══ RECORD SET

==> config.mk <==
export PLATFORM = sky130hd
export DESIGN_NAME = pc_sequencer
export DESIGN_NICKNAME = d
export VERILOG_FILES = /design/src/rtl/pc_seq_pkg.sv /design/src/rtl/pc_incrementer.sv /design/src/rtl/pc_sequencer.sv
export SDC_FILE = /design/constraint.sdc
export NUM_CORES = 1
export LEC_CHECK = 0
export BUFFER_PORTS_ARGS = -buffer_cell sky130_fd_sc_hd__buf_2
export CAP_MARGIN = 20
export CORE_ASPECT_RATIO = 1.1
export CORE_MARGIN = 2
export CORE_UTILIZATION = 25
export CTS_BUF_LIST = sky130_fd_sc_hd__clkbuf_4 sky130_fd_sc_hd__clkbuf_8 sky130_fd_sc_hd__clkbuf_16
export DETAILED_ROUTE_END_ITERATION = 16
export PLACE_DENSITY = 0.43
export SYNTH_ARGS = -nofsm -noshare
export SYNTH_HDL_FRONTEND = slang
export SYNTH_SLANG_ARGS = --single-unit
==> constraint.sdc <==
create_clock -name clock -period 1.9 [get_ports clock]
set_input_delay 0.19 -clock clock [delete_from_list [all_inputs] [get_ports clock]]
set_output_delay 0.19 -clock clock [all_outputs]
set_load 0.02 [all_outputs]
==> src/rtl/pc_seq_pkg.sv <==
// Shared types and constants for the program-counter sequencer.
// The optional misaligned-redirect trap is enabled by defining MISALIGN_TRAP_EN.
package pc_seq_pkg;

  // Fetch sequencer state encoding
  typedef enum logic [1:0] {
    ST_BOOT  = 2'd0,
    ST_FETCH = 2'd1,
    ST_HOLD  = 2'd2
  } state_e;

  localparam int unsigned INSTR_BYTES      = 4;
  localparam logic [31:0] DEF_RESET_VECTOR = 32'h0000_0000;
  localparam logic [31:0] DEF_TRAP_VECTOR  = 32'h0000_0100;

  // A redirect target is misaligned when it is not on a 4-byte boundary
  function automatic logic is_misaligned(input logic [1:0] lsb);
    return (lsb != 2'b00);
  endfunction

endpackage

==> src/rtl/pc_incrementer.sv <==
// Sequential next-PC adder: pc + INSTR_BYTES, wrapping modulo 2^XLEN.
module pc_incrementer
  import pc_seq_pkg::*;
#(
  parameter int unsigned XLEN = 32
) (
  input  logic [XLEN-1:0] pc_i,
  output logic [XLEN-1:0] pc_next_o
);

  // Carry out of the top bit is dropped so 0xFFFF_FFFC rolls over to 0
  assign pc_next_o = pc_i + XLEN'(INSTR_BYTES);

endmodule

==> src/rtl/pc_sequencer.sv <==
// Program counter and instruction-fetch sequencer.
// Owns the PC, runs the imem request handshake and presents {pc, instr, valid} to decode.
// Define MISALIGN_TRAP_EN to redirect misaligned targets to TRAP_VECTOR and pulse fetch_fault.
//
//  state    | meaning
//  ---------+------------------------------------------------------------
//  ST_BOOT  | one idle cycle after reset release
//  ST_FETCH | imem_req high at pc; waits for imem_ready, absorbs redirects
//  ST_HOLD  | instruction presented to decode; waits for !stall or redirect
module pc_sequencer
  import pc_seq_pkg::*;
#(
  parameter int unsigned     XLEN         = 32,
  parameter logic [XLEN-1:0] RESET_VECTOR = XLEN'(DEF_RESET_VECTOR),
  parameter logic [XLEN-1:0] TRAP_VECTOR  = XLEN'(DEF_TRAP_VECTOR)
) (
  input  logic            clock,
  input  logic            reset_n,
  input  logic            stall,
  input  logic            redirect_valid,
  input  logic [XLEN-1:0] redirect_target,
  output logic            imem_req,
  output logic [XLEN-1:0] imem_addr,
  input  logic            imem_ready,
  input  logic [31:0]     imem_rdata,
  output logic [XLEN-1:0] if_pc,
  output logic [31:0]     if_instr,
  output logic            if_valid,
  output logic            fetch_fault
);

  state_e          state_q;
  logic [XLEN-1:0] pc_q;
  logic            imem_req_q;
  logic [XLEN-1:0] if_pc_q;
  logic [31:0]     if_instr_q;
  logic            if_valid_q;
  logic            fetch_fault_q;
  logic            redirect_pend_q;
  logic [XLEN-1:0] redirect_tgt_q;

  logic [XLEN-1:0] pc_plus4;
  logic [XLEN-1:0] redir_raw;
  logic [XLEN-1:0] redir_pc_d;
  logic            trap_d;
  logic            redir_now;

  pc_incrementer #(.XLEN(XLEN)) u_inc (
    .pc_i      (pc_q),
    .pc_next_o (pc_plus4)
  );

  // A redirect in this cycle overrides any older pending one (latest wins)
  assign redir_raw = redirect_valid ? redirect_target : redirect_tgt_q;
  assign redir_now = redirect_valid | redirect_pend_q;

  // Resolve the PC a redirect actually loads, applying the alignment trap when enabled
  always_comb begin
    redir_pc_d = redir_raw;
    trap_d     = 1'b0;
`ifdef MISALIGN_TRAP_EN
    if (is_misaligned(redir_raw[1:0])) begin
      redir_pc_d = TRAP_VECTOR;
      trap_d     = 1'b1;
    end
`endif
  end

  // Fetch FSM with all outputs registered
  always_ff @(posedge clock or negedge reset_n) begin
    if (!reset_n) begin
      state_q         <= ST_BOOT;
      pc_q            <= RESET_VECTOR;
      imem_req_q      <= 1'b0;
      if_pc_q         <= '0;
      if_instr_q      <= '0;
      if_valid_q      <= 1'b0;
      fetch_fault_q   <= 1'b0;
      redirect_pend_q <= 1'b0;
      redirect_tgt_q  <= '0;
    end else begin
      fetch_fault_q <= 1'b0;
      case (state_q)
        ST_BOOT: begin
          state_q    <= ST_FETCH;
          imem_req_q <= 1'b1;
        end
        ST_FETCH: begin
          if (imem_ready) begin
            if (redir_now) begin
              // Returned word belongs to the abandoned path; reissue at the new PC
              pc_q            <= redir_pc_d;
              fetch_fault_q   <= trap_d;
              redirect_pend_q <= 1'b0;
            end else begin
              if_instr_q <= imem_rdata;
              if_pc_q    <= pc_q;
              if_valid_q <= 1'b1;
              imem_req_q <= 1'b0;
              state_q    <= ST_HOLD;
            end
          end else if (redirect_valid) begin
            // Request must stay stable at the old address until memory completes it
            redirect_pend_q <= 1'b1;
            redirect_tgt_q  <= redirect_target;
          end
        end
        ST_HOLD: begin
          if (redirect_valid) begin
            if_valid_q    <= 1'b0;
            pc_q          <= redir_pc_d;
            fetch_fault_q <= trap_d;
            imem_req_q    <= 1'b1;
            state_q       <= ST_FETCH;
          end else if (!stall) begin
            if_valid_q <= 1'b0;
            pc_q       <= pc_plus4;
            imem_req_q <= 1'b1;
            state_q    <= ST_FETCH;
          end
        end
        default: begin
          state_q    <= ST_BOOT;
          imem_req_q <= 1'b0;
          if_valid_q <= 1'b0;
        end
      endcase
    end
  end

  assign imem_req    = imem_req_q;
  assign imem_addr   = pc_q;
  assign if_pc       = if_pc_q;
  assign if_instr    = if_instr_q;
  assign if_valid    = if_valid_q;
  assign fetch_fault = fetch_fault_q;

endmodule

Word level (Yosys, flattened, before mapping):

Index checks and enable logic that the tools add are counted.

* word-level logic and storage cells: 53
* output and inout bits: 99
* register bits: 133
* input port bits: 69

* $add $sub $neg: 1
* reduce and logical (&&, ||, !) cells: 9
* equal/unequal tests: 7
* bitwise operators: 4
* muxes and demuxes: 24

Operators with widths (number)
* 2-to-1 mux 32 bit: 5
* one-hot mux 32 bit (2 select lines): 1
* adder 32 x 3 -> 32 bit, second input constant: 1
* 2-to-1 mux 1 bit: 11
* AND reduction 3 bit: 3
* 2-to-1 mux 2 bit: 4
* AND reduction 4 bit: 2
* inequality test 2 bit, second input constant: 3
* one-hot mux 1 bit (3 select lines): 2
* one-hot mux 2 bit (3 select lines): 1
* nonzero test 2 bit: 2
* inequality test 3 bit, second input constant: 1
* NOT 1 bit: 3
* == test 2 x 1 -> 1 bit, second input constant: 1
* == test 2 bit, second input constant: 1
* zero test 2 bit: 1
* inequality test 2 x 1 -> 1 bit, second input constant: 1
* AND reduction 2 bit: 1
* bitwise OR 1 bit: 1

Logic depth before layout (Yosys ltp):

Gate-level depths: netlist (run 1).

* depth in word-level cells: 4
* gate-level depth with buffers: 8
* gate-level depth less buffers: 6

Modules after synthesis:

Synthesis (run 1) repeated with hierarchy kept, for this count alone.

* cell total of the unflattened synthesis: 492
* area, all modules: 6815.3 um^2

Modules (own cells, without submodules)
* pc_sequencer: area each 6234.7 um^2, sequential area each 3328.2 um^2, cells an instance 409, instances 1
* pc_incrementer: area each 580.6 um^2, sequential area each 0.0 um^2, cells an instance 83, instances 1

Worst setup path after synthesis (run 1):

No wires, ideal clock.

* path type: flip-flop to flip-flop
* start point: reg pc_q[2], in the netlist imem_addr[2]
* end point: reg pc_q[28], in the netlist imem_addr[28]
* buffers on the path: 0
* clock period less this slack: 2.018 ns
* setup slack: -0.118 ns
* stages on the path, launching flop included: 7
* data required time: 1.799 ns
* arrival: 1.918 ns
* setup time: 0.101 ns
* cell sequence: dfrtp_1 -> ha_1 -> nand2_1 -> nor4_4 -> nand4_4 -> or2_0 -> o311ai_2

* longest elaborated chain between the ends: 4

RTL lines
* start, declared: RTL line pc_sequencer.sv:33 `logic [XLEN-1:0] pc_q;`
* start signal, assigned: RTL line pc_sequencer.sv:92 `pc_q <= redir_pc_d;`
* start signal, assigned: RTL line pc_sequencer.sv:111 `pc_q <= redir_pc_d;`
* start signal, assigned: RTL line pc_sequencer.sv:117 `pc_q <= pc_plus4;`
* adder 32 x 3 -> 32 bit: RTL line pc_incrementer.sv:12 `assign pc_next_o = pc_i + XLEN'(INSTR_BYTES);`
* 2-to-1 mux 32 bit: RTL line pc_sequencer.sv:115 `end else if (!stall) begin`
* 2-to-1 mux 32 bit: RTL line pc_sequencer.sv:109 `if (redirect_valid) begin`
* one-hot mux 32 bit (2 select lines): RTL line pc_sequencer.sv:83 `case (state_q)`

No other way between the ends. The select of a mux whose other input is x is not followed.
A chain may end at the register's enable or synchronous reset.

Worst setup path in the final report (run 1):

* start point: reg pc_q[13], in the netlist imem_addr[13]
* end point: reg pc_q[31], in the netlist imem_addr[31]

Same word-level chain as after synthesis.

==> results of run 1 <==
[cells by family after synthesis]
kind of cell	count (synthesis)
adders and majority gates	1
muxes	101
buffers and inverters	44
DFF	132
AOI/OAI and AO/OA	121
and+or+nand+nor	154
other	1
[where the power goes]
group	total (mW)	internal, mW	switching (mW)
Clock	3.38	2.09	1.29
Combinational	5.64	2.49	3.15
Sequential	5.02	4.12	0.895
Total	14.0	8.70	5.34
[registers in the layout, indices dropped and copies added, names as in the netlist]
signal / cells
state_q: 1
if_valid: 1
imem_addr: 32
redirect_pend_q: 1
if_instr: 32
imem_req: 1
if_pc: 32
redirect_tgt_q: 32
[final timing paths]
kind,start,end,cells past startpoint
min in group asynchronous,reset_n,if_pc[21],3
worst max-delay path,imem_addr[13],imem_addr[31],6
worst min register to register,redirect_tgt_q[0],redirect_tgt_q[0],1
worst max register to register,imem_addr[13],imem_addr[31],6
worst min-delay path,redirect_target[26],redirect_tgt_q[26],2
max in group asynchronous,reset_n,imem_addr[3],3
[cells in the final DEF, fill, tap and decap left out, drive strengths merged, types with 4 or more instances in the layout]
master / netlist / routed
o21ai: 52 / 52
buf: 14 / 227
and3: 10 / 10
dlygate4sd3: 0 / 46
mux2i: 5 / 5
clkinv: 0 / 6
o22ai: 6 / 6
nand3: 15 / 15
a21oi: 33 / 33
nand2: 56 / 56
nor2: 27 / 27
inv: 10 / 11
and2: 4 / 4
clkbuf: 20 / 18
nand4: 11 / 11
nor3: 8 / 8
a31oi: 8 / 8
o211ai: 5 / 5
dfrtp: 132 / 132
mux2: 96 / 96
[critical path: cells and delay by family (launching register included)]
family | cells | cell delay, ns
flops | 1 | 0.39
compound gates | 1 | 0.37
simple gates | 4 | 0.75
buf+inv | 1 | 0.18
[cell type report]
class,instances,area (µm²)
tap,310,388
fill,2435,15400
inverter,10,37.5
timing repair buffer,273,1820
antenna,3,7.51
multi-input combinational,378,2730
sequential,132,3320
clock inverter,13,159
clock buffer,18,439
[stage by stage]
| step | hold WS, ns | setup TNS [ns] | instances |
|---|---|---|---|
| after global placement | 0.216 | 0 | 1051 |
| after global routing | 0.00626 | -0.0159 | 1135 |
| after CTS | 0.0000102 | 0 | 1130 |
| after detailed placement | 0.223 | 0 | 1051 |
| final | 0.0199 | 0 | 1137 |
| after floorplan | -0.106 | -0.0559 | 554 |
[what timing repair did]
item                                    4_1_cts  5_1_grt
resized for setup                             0        5
pin swaps                                     0        2
endpoints found under the setup margin        1       28
endpoints found under the hold margin       177        0
hold buffers                                 46        0
buffers inserted                              2        4
[metal layers]
metal / track usage (%) / part of all wire [%]
met2: 24.7 / 50
met4: 4.71 / 1.6
met1: 17.3 / 43
met3: 4.28 / 5.9
met5: 0 / 0.055
==> metrics, run 1 <==
Worst EP arrival roughly 2.1 ns; Final setup viols 0; FF-to-FF setup slack 0.09 ns; Clock Tree Root clkbuf_16; Max H-tree Level 4; clock-pin slew on the worst setup and hold paths 0.06 ns; Post-Synth Simple-Gate Area 13.3%; Critical Path, Cell by Cell nand4_4 -> nor4_2 -> buf_4 -> nand4b_1 -> and3_1 -> a2111o_1; RSZ-0062 raised after global routing true; initial antenna violation count 3; Worst Hold Class input pin to flop; post-place instance area roughly 7800 µm²; CORE AREA 24300 µm²; sequential area share after synthesis between 50 and 60%; final core occ 36.6%; initial core utilization around 25%; Area contributors post-synth dfrtp_1 54%, mux2_2 18%, o21ai_0 4.0%; compound-gate portion of the synthesized area around 11%; Nets 882; most common cell in the netlist dfrtp_1; mux cell area share after synthesis between 10% and 20%; asr flop ratio synth between 90% and 100%; CP Capture Type flop; CP Launch Type flop; Yosys reg bits approximately 130; Buffers on Ports 166; Pwr per Cell Area 1580 nW/µm²; post-synthesis adder-cell area fraction 0.203%; top cells by count, synth 132 x dfrtp_1, 96 x mux2_2, 55 x nand2_1; vias in the first global route roughly 5600; Vias roughly 5300; Mapped Cells between 500 and 600; status finished, final reports clean; DR WL/cell 16.1 µm; clock sink total approximately 130; Die Wd 154 µm; 1st-iter DRT viols 314; period utilization roughly 95%; final worst slack a little over 0.09 ns; Post-synth EDFFs 0; post-DP HPWL ~13 mm; clk_skew approximately 0.008 ns; Max Freq 554 MHz; largest net degree at the start of global routing 74; Avg Inst Size Synth about 11 µm²; Residual DRC 0; VDD IR-drop max around 610 µV; top cell type's share of synthesized area a little over half; Final Wtd Congestion around 0.81; area leader, netlist dfrtp_1; yosys warns 0; syn_nets about 620; Final Max Tran Viols 0; final wirelength 18.3 mm; fin crit period approximately 1.8 ns; largest family of logic cells by synthesized area multiplexers; library cells used by synthesis 55; via/cell ratio about 4.7; first-pass GRT wire length just under 30 mm; total CTS buffers 17; Top FF cell, synth dfrtp_1; Max stage delay on crit path roughly 0.39 ns; clock tree buffer depth 2; Clk Latency, worst-skew pair roughly 0.42 ns; final hold violation count 0; drt first pass iters 4; Tot GR Track Use roughly 14%; Pwr Total between 10 and 15 mW; Site Rows 60; Max-cap violations 0; crit path max fanout 3; die extent in y 169 µm; Crit Path Category flop to flop; layout cells sized above 1 a little under half; Synth Area in XOR/XNOR 0%; CTS tree built; I/O Pins 168; post-route design area roughly 8900 µm²; Routed Antenna Nets 0; P_leak between 4 and 5 nW; Die ar. around 26000 µm²; pre-CTS setup slack between 0.015 and 0.02 ns; Area Overhead vs Synth 44.4%; gr ovfl total 0; synthesized cell area 6160 µm²; critical path's slowest cell dfrtp_1; Critical Path RT 2.20 ns
(Power assumes the default switching activity.)
==> run 2: changes to the inputs <==
- ABC_AREA: default -> 1
- CELL_PAD_IN_SITES_DETAIL_PLACEMENT: default -> 0
- CELL_PAD_IN_SITES_GLOBAL_PLACEMENT: default -> 1
- HOLD_SLACK_MARGIN: default -> 0.08
- PLACE_DENSITY: 0.43 -> 0.55
==> run 2 against run 1 <==
Cell area shrank 0.13%. Non-clock buffer count shrank 46. Fmax grew 6.9%. Area after synthesis grew 5.6%. Sequential power grew 3%. Routed wire length grew 14%. Largest cell class unchanged. Largest power group unchanged. Critical endpoint is now imem_addr[30]. Die area grew 5.5%. Sequential share of layout area shrank 0.11 points. Utilization shrank 1.6 points. Clock skew grew 0.0055 ns.
==> metrics, run 2 <==
Routed Antenna Nets 0 (unchanged); Reg-to-Reg End imem_addr[30] (was imem_addr[31]); fin crit period 1.69 ns (was 1.81 ns); final hold violation count 0 (unchanged); Mapped Cells 776 (was 554); final wirelength 20.8 mm (was 18.3 mm); status finished, final reports clean (unchanged); R2R depth 7 (was 6); number of post-CTS setup repair buffers 0 (was 2); CP Launch Type flop (unchanged); Post-Layout Cell Count 1344 (was 1137); Tot GR Track Use 15.6% (was 14.4%); Avg Inst Size Synth 8.38 µm² (was 11.1 µm²); Worst EP arrival 1.99 ns (was 2.11 ns); clock tree buffer depth 2 (unchanged); asr flop ratio synth 100% (unchanged); top cell type's share of synthesized area 50.8% (was 53.6%); commonest non-fill, non-tap cell in the layout nand2_1 (was buf_2); drt first pass iters 5 (was 4); Vias 5900 (was 5311); area of the multi-input gates 2830 µm² (was 2730 µm²); top cells by count, synth 202 x nand2_1, 132 x dfrtp_1, 85 x nor2_1 (was 132 x dfrtp_1, 96 x mux2_2, 55 x nand2_1); largest family of logic cells by synthesized area simple AND/OR/NAND/NOR gates (was multiplexers); CORE AREA 25400 µm² (was 24300 µm²); Flop pwr share 34.9% (was 35.7%); first-pass GRT wire length 33.0 mm (was 29.4 mm); Post-synth EDFFs 0 (unchanged); Antenna Cells 0 (was 3); critical path launch point state_q[1] (was imem_addr[13]); RR Startpoint state_q[1] (was imem_addr[13]); Residual DRC 0 (unchanged); initial core utilization 25.6% (was 25.3%); Yosys reg bits 132 (unchanged); Pwr per Cell Area 1670 nW/µm² (was 1580 nW/µm²); clk_skew 0.0135 ns (was 0.00802 ns); final hold slack 0.126 ns (was 0.0199 ns); commonest cells after routing, fill and taps aside 201 x nand2_1, 165 x buf_2, 132 x dfrtp_1, 84 x nor2_1, 82 x o21ai_0 (was 165 x buf_2, 121 x dfrtp_1, 96 x mux2_2, 55 x buf_4, 54 x nand2_1); clock sink total 132 (unchanged); area leader, netlist dfrtp_1 (unchanged); Switching Power 6.39 mW (was 5.34 mW); Nets 1055 (was 882); VDD IR-drop max 503 µV (was 607 µV); mux cell area share after synthesis 6.06% (was 18.4%); Switching Fraction 43.0% (was 38.0%); CP endpoint imem_addr[30] (was imem_addr[31]); CTS tree built (unchanged); clock power share 23.4% (was 24.1%); sequential area share after synthesis 50.8% (was 53.6%); layout cells sized above 1 29.4% (was 46.0%); Area contributors post-synth dfrtp_1 51%, nand2_1 12%, o21ai_0 6.3% (was dfrtp_1 54%, mux2_2 18%, o21ai_0 4.0%); RSZ-0062 raised after global routing false (was true); total CTS buffers 17 (unchanged); Final setup viols 0 (unchanged); sequential cell area 3300 µm² (was 3320 µm²); combinational share of power 41.8% (was 40.2%); Synth Area in XOR/XNOR 0% (unchanged); largest net degree at the start of global routing 59 (was 74); clock-pin slew on the worst setup and hold paths 0.07 ns (was 0.06 ns); Die Wd 158 µm (was 154 µm); Buffers on Ports 166 (unchanged); die extent in y 173 µm (was 169 µm); Max H-tree Level 4 (unchanged); via/cell ratio 4.39 (was 4.67); Max Freq 592 MHz (was 554 MHz); syn_nets 846 (was 624); most common cell in the netlist nand2_1 (was dfrtp_1); Area Overhead vs Synth 36.6% (was 44.4%); Setup TNS Final 0 ns (unchanged); FF-to-FF setup slack 0.21 ns (was 0.09 ns); initial antenna violation count 0 (was 3); Critical Path RT 2.20 ns (about the same); Clock Tree Root clkbuf_16 (unchanged); synthesized cell area 6510 µm² (was 6160 µm²); post-DP HPWL 15.3 mm (was 13.1 mm); period utilization 88.9% (was 95.1%); DR WL/cell 15.5 µm (was 16.1 µm); P_leak 4.28 nW (was 4.12 nW); final core occ 35.0% (was 36.6%); compound-gate portion of the synthesized area 14.7% (was 11.5%); fill count 2688 (was 2435); Crit Path Category flop to flop (unchanged); I/O Pins 168 (unchanged); Final Max Tran Viols 0 (unchanged); Max-cap violations 0 (unchanged); CP Capture Type flop (unchanged); Clk Latency, worst-skew pair 0.43 ns (was 0.42 ns); gr ovfl total 0 (unchanged); yosys warns 0 (unchanged); vias in the first global route 5842 (was 5570); Final Wtd Congestion 0.812 (was 0.811); Post-Place Cells 1278 (was 1051); crit path max fanout 20 (was 3); Post-Synth Simple-Gate Area 22.2% (was 13.3%); Site Rows 61 (was 60); 1st-iter DRT viols 290 (was 314); library cells used by synthesis 35 (was 55); Worst Hold Class input pin to flop (unchanged); Top FF cell, synth dfrtp_1 (unchanged); post-synthesis adder-cell area fraction 0.192% (was 0.203%); Pint 8.47 mW (was 8.70 mW); Die ar. 27300 µm² (was 25900 µm²)
run 2: changes by cell type in the layout (fill, tap and decap cells not counted), sizes merged, moves of 12 or more:
cell	before	now
inv	11	66
nor2	27	92
o21ai	52	90
buf	227	193
dlygate4sd3	46	34
mux2	96	35
nand2	56	204
nand3	15	46
run 2: final cells by class:
cell class / count / area share [%]
tap: 346 / 4.87
sequential: 132 / 37.2
clock buffer: 17 / 4.79
inverter: 55 / 2.35
multi-input combinational: 552 / 31.9
clock inverter: 15 / 2.11
timing repair buffer: 227 / 16.8
run 2: per-stage QoR:
step                cell area, µm²  setup WS, ns  total power [mW]
finish                        8880         0.211              14.9
detailed placement            7920         0.162              11.5
floorplan                     6510         0.261              9.05
CTS                           8870         0.138              15.1
global placement              7920         0.200              11.4
global route                  8880        0.0401              15.9
run 2: critical path, cell delays in order (launching register included):
cell	delay [ns]
dfrtp_1	0.44
nor2_4	0.21
o21ai_0	0.14
nand2_1	0.09
nand3_2	0.11
buf_12	0.18
nor2_1	0.28
a21oi_2	0.09
run 2: routing by layer:
layer / up-vias / wire, µm / GRT usage (%)
met5: - / 0 / 0
met4: 0 / 393 / 4.89
met2: 136 / 9340 / 24.0
met3: 19 / 828 / 3.43
li1: 2969 / - / -
met1: 2776 / 10300 / 21.8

════

*DIRECTIONS*:
Print exactly the lines of the listing above starting at the line containing "reduction 4 bit: 2" and ending at the line containing "time: 0.101 ns", both included.

*ANSWER AREA*:
* AND reduction 4 bit: 2
* inequality test 2 bit, second input constant: 3
* one-hot mux 1 bit (3 select lines): 2
* one-hot mux 2 bit (3 select lines): 1
* nonzero test 2 bit: 2
* inequality test 3 bit, second input constant: 1
* NOT 1 bit: 3
* == test 2 x 1 -> 1 bit, second input constant: 1
* == test 2 bit, second input constant: 1
* zero test 2 bit: 1
* inequality test 2 x 1 -> 1 bit, second input constant: 1
* AND reduction 2 bit: 1
* bitwise OR 1 bit: 1

Logic depth before layout (Yosys ltp):

Gate-level depths: netlist (run 1).

* depth in word-level cells: 4
* gate-level depth with buffers: 8
* gate-level depth less buffers: 6

Modules after synthesis:

Synthesis (run 1) repeated with hierarchy kept, for this count alone.

* cell total of the unflattened synthesis: 492
* area, all modules: 6815.3 um^2

Modules (own cells, without submodules)
* pc_sequencer: area each 6234.7 um^2, sequential area each 3328.2 um^2, cells an instance 409, instances 1
* pc_incrementer: area each 580.6 um^2, sequential area each 0.0 um^2, cells an instance 83, instances 1

Worst setup path after synthesis (run 1):

No wires, ideal clock.

* path type: flip-flop to flip-flop
* start point: reg pc_q[2], in the netlist imem_addr[2]
* end point: reg pc_q[28], in the netlist imem_addr[28]
* buffers on the path: 0
* clock period less this slack: 2.018 ns
* setup slack: -0.118 ns
* stages on the path, launching flop included: 7
* data required time: 1.799 ns
* arrival: 1.918 ns
* setup time: 0.101 ns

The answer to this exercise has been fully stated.